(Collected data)
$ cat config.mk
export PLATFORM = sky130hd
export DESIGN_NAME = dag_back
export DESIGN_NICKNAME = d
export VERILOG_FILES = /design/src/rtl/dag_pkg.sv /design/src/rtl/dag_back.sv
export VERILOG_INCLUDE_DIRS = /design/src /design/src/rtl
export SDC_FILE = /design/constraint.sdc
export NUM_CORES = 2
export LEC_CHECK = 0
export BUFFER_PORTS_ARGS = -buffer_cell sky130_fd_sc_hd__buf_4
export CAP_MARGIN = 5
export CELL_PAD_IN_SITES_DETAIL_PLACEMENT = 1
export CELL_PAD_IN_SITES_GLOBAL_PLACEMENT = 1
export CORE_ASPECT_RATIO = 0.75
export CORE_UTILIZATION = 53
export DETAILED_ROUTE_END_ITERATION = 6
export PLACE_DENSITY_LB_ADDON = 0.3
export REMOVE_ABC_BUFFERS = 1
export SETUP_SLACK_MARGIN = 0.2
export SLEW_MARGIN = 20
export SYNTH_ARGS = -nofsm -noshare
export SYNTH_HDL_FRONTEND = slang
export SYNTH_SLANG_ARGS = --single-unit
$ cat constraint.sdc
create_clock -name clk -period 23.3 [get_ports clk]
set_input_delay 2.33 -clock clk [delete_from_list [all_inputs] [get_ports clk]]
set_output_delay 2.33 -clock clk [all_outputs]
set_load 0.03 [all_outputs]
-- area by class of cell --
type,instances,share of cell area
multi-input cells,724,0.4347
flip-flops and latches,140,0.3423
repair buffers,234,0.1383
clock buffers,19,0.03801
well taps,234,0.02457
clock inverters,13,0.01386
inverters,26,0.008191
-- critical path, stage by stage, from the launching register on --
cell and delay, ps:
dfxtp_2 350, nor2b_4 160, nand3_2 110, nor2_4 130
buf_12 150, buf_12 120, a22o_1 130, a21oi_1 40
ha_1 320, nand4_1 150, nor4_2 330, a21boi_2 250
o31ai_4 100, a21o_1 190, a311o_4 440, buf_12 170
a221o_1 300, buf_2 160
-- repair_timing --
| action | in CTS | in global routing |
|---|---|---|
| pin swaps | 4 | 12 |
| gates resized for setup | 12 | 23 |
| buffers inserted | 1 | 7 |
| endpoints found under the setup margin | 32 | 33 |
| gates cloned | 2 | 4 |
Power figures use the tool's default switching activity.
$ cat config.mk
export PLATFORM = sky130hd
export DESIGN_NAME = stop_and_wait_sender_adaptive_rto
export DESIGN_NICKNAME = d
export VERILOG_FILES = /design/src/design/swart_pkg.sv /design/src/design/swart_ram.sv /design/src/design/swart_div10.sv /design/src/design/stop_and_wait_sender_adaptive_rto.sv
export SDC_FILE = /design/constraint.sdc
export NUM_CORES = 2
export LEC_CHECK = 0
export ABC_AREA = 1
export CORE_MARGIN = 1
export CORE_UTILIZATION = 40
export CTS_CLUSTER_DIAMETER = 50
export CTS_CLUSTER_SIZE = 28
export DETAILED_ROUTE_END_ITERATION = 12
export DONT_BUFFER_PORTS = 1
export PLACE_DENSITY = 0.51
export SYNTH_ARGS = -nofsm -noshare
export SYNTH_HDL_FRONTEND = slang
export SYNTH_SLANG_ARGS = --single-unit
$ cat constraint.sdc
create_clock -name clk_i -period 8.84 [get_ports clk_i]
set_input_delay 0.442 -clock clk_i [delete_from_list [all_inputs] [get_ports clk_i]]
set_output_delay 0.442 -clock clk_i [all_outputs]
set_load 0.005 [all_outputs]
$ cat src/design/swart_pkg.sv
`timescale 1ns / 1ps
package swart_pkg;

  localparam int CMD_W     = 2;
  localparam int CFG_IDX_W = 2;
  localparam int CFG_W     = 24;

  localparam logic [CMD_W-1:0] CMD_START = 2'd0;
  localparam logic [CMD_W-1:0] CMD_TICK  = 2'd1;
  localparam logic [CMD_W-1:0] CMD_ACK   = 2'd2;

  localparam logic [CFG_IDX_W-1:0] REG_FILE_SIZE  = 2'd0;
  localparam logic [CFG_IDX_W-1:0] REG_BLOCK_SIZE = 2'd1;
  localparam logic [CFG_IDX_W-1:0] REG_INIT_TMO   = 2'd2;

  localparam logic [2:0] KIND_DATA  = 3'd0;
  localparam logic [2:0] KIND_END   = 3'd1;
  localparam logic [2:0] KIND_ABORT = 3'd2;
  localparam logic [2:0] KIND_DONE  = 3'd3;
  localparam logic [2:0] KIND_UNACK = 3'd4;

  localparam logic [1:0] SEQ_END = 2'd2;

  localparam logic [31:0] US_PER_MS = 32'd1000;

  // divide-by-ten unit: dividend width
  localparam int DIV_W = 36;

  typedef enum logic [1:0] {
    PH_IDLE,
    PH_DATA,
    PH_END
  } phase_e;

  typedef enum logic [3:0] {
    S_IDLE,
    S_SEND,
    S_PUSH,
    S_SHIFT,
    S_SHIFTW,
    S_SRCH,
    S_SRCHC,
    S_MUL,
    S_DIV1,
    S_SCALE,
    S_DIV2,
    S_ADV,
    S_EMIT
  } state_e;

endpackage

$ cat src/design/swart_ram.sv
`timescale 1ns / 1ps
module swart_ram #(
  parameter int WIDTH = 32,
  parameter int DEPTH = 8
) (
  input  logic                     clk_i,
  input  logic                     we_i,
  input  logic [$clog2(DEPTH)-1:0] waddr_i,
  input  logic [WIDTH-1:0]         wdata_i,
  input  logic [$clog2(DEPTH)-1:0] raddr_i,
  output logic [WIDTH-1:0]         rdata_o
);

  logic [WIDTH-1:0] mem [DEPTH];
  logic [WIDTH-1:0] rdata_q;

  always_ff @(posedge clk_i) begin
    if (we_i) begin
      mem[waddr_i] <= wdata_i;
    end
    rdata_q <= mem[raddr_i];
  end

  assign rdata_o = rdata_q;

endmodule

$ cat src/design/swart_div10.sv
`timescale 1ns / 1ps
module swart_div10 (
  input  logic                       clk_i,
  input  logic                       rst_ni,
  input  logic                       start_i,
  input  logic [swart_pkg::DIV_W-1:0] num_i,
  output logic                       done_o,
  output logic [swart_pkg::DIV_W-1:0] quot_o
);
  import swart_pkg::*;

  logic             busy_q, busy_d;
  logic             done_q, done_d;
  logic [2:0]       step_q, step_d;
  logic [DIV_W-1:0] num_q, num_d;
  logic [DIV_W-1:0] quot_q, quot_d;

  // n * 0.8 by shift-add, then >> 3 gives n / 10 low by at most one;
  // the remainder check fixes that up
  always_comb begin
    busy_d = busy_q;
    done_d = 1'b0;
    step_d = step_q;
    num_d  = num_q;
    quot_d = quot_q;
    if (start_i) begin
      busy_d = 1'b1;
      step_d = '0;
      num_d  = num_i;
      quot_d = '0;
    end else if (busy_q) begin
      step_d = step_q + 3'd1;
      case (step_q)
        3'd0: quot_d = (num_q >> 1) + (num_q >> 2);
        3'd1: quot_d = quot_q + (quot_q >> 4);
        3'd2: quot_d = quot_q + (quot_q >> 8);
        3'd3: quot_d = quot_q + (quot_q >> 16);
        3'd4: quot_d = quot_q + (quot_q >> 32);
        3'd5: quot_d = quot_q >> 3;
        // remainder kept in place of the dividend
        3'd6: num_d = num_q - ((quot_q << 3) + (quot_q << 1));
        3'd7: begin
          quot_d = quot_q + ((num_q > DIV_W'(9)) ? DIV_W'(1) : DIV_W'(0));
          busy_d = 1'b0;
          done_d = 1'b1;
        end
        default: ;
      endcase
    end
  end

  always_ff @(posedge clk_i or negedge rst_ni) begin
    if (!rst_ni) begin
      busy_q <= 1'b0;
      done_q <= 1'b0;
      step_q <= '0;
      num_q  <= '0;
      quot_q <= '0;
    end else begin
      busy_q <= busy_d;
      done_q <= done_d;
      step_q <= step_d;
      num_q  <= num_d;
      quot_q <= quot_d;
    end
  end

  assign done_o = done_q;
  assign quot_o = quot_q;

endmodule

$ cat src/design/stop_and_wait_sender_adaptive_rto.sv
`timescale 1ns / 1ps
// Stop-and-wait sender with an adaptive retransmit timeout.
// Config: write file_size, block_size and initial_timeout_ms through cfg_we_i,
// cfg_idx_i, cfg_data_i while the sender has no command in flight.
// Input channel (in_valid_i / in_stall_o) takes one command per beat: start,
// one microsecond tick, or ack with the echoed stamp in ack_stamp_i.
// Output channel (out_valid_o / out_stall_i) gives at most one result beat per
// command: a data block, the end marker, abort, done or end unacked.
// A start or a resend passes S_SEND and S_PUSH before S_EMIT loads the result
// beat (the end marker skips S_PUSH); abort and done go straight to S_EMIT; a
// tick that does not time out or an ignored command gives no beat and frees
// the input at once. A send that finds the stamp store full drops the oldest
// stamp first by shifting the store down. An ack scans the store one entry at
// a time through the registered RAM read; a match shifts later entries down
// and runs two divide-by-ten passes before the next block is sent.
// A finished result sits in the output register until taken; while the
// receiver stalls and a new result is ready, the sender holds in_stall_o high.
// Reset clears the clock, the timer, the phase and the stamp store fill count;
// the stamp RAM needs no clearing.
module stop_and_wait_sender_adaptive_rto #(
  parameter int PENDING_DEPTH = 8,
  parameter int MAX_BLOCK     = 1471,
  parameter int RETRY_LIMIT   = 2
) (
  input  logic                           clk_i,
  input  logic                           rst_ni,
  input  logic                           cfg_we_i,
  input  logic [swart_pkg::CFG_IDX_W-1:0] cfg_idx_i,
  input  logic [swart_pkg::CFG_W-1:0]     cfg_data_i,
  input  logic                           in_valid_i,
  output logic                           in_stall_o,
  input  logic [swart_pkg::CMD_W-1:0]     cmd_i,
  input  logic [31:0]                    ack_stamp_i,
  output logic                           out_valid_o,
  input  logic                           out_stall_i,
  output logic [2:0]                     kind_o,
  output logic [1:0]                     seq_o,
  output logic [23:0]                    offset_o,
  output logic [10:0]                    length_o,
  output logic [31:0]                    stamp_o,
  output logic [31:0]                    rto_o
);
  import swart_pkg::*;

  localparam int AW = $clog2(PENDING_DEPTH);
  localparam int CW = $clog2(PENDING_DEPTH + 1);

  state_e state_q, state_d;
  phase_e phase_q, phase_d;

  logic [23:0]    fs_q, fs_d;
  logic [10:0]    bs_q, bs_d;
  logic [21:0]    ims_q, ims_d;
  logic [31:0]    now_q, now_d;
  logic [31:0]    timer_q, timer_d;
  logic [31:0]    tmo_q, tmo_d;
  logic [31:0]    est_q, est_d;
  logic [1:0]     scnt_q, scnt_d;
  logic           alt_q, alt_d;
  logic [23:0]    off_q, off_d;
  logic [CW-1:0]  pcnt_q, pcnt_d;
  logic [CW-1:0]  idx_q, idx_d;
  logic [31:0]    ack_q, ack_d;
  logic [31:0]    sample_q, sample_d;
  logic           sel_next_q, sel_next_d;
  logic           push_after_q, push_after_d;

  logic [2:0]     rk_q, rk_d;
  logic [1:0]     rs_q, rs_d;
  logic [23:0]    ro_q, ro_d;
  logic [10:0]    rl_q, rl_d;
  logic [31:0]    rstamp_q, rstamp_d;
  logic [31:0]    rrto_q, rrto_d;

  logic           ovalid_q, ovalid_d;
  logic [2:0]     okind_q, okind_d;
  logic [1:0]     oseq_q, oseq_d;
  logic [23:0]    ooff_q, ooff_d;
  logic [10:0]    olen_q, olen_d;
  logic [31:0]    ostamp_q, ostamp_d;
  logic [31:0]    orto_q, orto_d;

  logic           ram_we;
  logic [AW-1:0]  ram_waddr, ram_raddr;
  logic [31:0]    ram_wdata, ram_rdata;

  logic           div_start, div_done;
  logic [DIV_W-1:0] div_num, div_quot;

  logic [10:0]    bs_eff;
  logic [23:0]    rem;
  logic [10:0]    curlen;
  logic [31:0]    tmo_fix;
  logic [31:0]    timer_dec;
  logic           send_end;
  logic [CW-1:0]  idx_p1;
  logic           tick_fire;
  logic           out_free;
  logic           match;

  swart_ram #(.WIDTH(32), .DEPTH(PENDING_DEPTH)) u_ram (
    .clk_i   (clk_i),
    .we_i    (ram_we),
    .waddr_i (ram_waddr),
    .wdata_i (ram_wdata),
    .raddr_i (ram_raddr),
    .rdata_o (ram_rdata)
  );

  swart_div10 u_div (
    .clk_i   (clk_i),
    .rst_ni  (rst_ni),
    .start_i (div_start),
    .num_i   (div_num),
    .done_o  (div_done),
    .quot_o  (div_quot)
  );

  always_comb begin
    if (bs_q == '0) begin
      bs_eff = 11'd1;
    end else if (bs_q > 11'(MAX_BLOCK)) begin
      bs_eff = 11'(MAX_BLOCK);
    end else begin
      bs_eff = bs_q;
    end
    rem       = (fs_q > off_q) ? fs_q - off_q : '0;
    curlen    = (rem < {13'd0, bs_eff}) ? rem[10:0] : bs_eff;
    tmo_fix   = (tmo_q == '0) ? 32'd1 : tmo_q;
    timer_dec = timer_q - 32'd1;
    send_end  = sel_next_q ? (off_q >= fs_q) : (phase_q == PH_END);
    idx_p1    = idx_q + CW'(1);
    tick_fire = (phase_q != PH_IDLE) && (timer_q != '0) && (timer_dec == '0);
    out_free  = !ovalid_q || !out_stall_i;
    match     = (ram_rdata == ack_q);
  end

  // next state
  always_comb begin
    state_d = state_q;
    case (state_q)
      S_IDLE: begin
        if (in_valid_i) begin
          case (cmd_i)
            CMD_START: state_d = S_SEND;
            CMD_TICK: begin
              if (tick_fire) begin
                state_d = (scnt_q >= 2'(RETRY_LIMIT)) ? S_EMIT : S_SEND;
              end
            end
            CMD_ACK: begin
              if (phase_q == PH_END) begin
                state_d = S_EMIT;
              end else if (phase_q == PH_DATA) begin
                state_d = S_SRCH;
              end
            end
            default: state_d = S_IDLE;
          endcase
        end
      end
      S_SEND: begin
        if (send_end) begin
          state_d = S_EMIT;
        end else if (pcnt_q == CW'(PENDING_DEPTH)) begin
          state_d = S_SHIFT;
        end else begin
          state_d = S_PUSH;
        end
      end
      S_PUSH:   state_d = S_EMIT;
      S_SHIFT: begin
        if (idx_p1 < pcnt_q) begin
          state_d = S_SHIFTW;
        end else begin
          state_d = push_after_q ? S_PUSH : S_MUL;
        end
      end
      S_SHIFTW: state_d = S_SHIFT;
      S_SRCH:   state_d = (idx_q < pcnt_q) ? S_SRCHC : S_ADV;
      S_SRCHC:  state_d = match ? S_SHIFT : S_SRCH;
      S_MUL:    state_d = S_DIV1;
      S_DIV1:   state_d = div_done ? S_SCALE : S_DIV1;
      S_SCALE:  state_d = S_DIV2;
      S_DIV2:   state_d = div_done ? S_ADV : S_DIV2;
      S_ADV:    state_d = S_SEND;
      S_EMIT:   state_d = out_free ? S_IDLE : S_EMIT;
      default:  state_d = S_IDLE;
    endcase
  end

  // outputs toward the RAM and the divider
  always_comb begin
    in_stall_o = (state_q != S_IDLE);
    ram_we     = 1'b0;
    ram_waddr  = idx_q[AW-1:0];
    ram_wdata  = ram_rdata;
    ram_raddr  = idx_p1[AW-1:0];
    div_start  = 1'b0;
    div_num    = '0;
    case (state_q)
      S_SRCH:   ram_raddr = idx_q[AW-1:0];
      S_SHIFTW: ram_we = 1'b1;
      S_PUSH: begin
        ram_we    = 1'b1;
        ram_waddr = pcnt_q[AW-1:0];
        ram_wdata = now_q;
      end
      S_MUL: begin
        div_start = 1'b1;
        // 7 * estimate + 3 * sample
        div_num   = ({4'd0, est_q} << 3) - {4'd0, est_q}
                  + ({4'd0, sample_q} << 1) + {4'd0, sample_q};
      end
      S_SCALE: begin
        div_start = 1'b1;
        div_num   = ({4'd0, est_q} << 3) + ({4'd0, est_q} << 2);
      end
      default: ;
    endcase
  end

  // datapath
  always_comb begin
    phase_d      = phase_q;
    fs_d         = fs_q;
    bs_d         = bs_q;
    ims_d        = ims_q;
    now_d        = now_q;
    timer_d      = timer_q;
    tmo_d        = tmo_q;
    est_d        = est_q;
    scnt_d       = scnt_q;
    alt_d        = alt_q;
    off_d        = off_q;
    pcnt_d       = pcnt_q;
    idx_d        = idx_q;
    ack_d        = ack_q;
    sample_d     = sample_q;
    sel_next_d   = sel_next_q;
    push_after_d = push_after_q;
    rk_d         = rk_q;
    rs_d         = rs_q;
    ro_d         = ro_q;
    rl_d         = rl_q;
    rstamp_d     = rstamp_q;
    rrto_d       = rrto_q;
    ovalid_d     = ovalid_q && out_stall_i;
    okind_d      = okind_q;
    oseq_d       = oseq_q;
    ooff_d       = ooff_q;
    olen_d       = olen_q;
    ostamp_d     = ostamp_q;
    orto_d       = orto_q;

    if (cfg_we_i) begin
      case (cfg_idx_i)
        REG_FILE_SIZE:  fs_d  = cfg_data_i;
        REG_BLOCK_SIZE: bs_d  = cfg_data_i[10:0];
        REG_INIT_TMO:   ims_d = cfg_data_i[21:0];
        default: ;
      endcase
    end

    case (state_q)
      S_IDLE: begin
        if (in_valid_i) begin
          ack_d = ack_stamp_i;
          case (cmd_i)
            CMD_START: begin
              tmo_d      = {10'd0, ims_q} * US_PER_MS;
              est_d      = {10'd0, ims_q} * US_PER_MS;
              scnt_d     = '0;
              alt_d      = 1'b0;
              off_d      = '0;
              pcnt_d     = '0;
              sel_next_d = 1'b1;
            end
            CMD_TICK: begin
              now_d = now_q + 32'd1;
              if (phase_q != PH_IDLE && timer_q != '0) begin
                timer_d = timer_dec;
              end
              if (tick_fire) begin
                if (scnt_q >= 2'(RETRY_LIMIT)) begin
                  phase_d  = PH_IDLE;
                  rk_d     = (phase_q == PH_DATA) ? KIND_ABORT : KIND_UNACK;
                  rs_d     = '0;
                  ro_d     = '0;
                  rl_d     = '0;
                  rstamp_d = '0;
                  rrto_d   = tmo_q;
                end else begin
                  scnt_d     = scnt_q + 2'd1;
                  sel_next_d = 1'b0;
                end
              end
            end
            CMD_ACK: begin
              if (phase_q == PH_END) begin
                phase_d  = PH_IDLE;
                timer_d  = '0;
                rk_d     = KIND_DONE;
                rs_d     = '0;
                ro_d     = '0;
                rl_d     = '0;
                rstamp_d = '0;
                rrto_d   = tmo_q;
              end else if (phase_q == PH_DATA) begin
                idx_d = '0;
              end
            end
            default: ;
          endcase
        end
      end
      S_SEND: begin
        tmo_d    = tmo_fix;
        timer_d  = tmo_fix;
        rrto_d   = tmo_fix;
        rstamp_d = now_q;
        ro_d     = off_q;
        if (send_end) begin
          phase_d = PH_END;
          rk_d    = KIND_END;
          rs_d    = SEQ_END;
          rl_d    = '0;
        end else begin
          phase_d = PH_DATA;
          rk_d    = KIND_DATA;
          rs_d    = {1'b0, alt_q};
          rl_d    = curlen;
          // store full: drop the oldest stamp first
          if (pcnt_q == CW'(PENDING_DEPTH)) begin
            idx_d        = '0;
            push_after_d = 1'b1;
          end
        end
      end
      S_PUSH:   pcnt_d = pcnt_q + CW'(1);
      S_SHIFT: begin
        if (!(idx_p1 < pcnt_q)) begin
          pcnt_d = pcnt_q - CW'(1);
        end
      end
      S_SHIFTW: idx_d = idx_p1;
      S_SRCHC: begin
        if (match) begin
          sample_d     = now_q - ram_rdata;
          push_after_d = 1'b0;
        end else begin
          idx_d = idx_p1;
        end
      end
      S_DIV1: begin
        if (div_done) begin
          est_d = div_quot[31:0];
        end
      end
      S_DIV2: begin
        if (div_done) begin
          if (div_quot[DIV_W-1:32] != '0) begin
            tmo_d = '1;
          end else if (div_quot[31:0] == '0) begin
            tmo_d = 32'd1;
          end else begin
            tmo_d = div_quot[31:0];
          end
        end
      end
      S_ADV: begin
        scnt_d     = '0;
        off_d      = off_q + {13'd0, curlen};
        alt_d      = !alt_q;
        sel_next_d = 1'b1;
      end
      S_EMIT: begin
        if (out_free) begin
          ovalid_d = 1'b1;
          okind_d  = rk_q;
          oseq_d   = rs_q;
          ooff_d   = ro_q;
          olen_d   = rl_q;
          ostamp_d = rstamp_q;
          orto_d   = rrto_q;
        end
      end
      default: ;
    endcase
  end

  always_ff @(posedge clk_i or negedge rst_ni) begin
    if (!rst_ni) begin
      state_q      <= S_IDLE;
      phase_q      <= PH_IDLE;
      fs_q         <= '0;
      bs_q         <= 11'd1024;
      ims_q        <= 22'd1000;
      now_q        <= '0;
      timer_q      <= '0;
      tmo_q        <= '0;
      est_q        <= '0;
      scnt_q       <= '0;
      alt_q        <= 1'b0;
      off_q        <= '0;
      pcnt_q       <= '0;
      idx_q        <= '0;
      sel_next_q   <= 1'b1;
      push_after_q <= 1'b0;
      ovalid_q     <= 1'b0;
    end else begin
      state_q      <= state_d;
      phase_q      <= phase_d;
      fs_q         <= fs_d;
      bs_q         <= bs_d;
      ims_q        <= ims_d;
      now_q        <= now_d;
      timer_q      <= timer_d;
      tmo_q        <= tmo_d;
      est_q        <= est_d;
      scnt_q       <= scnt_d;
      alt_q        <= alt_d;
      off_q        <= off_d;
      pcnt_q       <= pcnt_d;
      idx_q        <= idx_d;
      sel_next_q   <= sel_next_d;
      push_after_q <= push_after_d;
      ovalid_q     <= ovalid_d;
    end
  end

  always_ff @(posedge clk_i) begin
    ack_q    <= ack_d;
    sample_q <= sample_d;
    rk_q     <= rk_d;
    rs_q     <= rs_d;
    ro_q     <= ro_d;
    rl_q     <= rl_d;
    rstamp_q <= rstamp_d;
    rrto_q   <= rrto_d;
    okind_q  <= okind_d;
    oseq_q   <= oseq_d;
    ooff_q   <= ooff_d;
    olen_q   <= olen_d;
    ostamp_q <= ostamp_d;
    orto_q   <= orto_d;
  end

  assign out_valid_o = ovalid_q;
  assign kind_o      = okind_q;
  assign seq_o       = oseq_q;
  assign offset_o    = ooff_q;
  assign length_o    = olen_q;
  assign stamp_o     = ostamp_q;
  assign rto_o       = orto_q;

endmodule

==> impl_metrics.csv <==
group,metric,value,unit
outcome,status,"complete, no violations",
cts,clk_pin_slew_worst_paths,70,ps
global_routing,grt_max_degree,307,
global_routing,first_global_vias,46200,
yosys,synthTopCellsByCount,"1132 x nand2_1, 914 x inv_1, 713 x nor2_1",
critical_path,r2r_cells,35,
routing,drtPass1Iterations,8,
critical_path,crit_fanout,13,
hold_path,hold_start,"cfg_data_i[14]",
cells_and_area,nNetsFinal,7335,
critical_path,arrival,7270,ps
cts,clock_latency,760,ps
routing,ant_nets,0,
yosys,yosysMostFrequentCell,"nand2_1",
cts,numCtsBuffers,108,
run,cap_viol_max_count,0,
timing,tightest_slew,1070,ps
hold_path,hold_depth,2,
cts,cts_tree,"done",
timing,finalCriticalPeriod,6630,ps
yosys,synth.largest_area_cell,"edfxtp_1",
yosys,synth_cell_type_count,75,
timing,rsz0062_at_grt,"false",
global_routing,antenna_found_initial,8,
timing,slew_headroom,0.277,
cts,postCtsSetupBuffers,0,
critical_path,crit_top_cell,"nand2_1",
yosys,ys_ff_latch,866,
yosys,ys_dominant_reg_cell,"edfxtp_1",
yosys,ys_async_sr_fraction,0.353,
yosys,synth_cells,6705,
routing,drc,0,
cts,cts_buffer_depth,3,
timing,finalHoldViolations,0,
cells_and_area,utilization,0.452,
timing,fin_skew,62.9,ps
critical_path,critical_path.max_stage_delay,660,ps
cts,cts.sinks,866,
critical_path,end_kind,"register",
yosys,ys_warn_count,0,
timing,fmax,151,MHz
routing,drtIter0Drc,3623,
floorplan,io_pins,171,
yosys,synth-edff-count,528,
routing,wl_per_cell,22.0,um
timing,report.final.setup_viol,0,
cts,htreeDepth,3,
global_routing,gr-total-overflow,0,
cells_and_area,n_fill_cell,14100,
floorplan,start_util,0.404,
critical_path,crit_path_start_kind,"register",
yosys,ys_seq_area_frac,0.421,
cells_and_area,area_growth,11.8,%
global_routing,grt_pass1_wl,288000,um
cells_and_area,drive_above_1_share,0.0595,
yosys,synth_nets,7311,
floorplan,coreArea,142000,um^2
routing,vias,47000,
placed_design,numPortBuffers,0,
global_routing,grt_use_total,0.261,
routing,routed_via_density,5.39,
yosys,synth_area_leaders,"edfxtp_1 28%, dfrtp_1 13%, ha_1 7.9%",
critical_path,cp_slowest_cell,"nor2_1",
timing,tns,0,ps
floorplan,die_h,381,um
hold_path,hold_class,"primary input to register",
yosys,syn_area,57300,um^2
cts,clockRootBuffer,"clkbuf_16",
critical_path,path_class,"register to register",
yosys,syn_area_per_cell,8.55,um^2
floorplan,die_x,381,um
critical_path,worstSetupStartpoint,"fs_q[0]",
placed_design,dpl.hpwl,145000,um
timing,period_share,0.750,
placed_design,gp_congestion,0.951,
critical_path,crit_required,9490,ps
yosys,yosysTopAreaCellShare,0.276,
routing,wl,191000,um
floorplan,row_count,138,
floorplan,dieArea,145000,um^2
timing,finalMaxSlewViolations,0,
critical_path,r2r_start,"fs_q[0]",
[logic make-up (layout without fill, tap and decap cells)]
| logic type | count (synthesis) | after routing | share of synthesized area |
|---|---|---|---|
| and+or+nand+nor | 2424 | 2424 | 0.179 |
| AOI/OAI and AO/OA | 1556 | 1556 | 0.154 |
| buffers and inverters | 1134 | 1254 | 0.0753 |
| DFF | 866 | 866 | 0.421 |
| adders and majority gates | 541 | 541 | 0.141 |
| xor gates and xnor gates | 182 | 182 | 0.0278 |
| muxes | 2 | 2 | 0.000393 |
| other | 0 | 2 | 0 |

• _Your instructions_
Transcribe the lines above between the line holding "3'd1: quot_d = quot_q" and the line holding "busy_d = 1'b0;", inclusive, exactly as they stand and with nothing added.

• _Result_
        3'd1: quot_d = quot_q + (quot_q >> 4);
        3'd2: quot_d = quot_q + (quot_q >> 8);
        3'd3: quot_d = quot_q + (quot_q >> 16);
        3'd4: quot_d = quot_q + (quot_q >> 32);
        3'd5: quot_d = quot_q >> 3;
        // remainder kept in place of the dividend
        3'd6: num_d = num_q - ((quot_q << 3) + (quot_q << 1));
        3'd7: begin
          quot_d = quot_q + ((num_q > DIV_W'(9)) ? DIV_W'(1) : DIV_W'(0));
          busy_d = 1'b0;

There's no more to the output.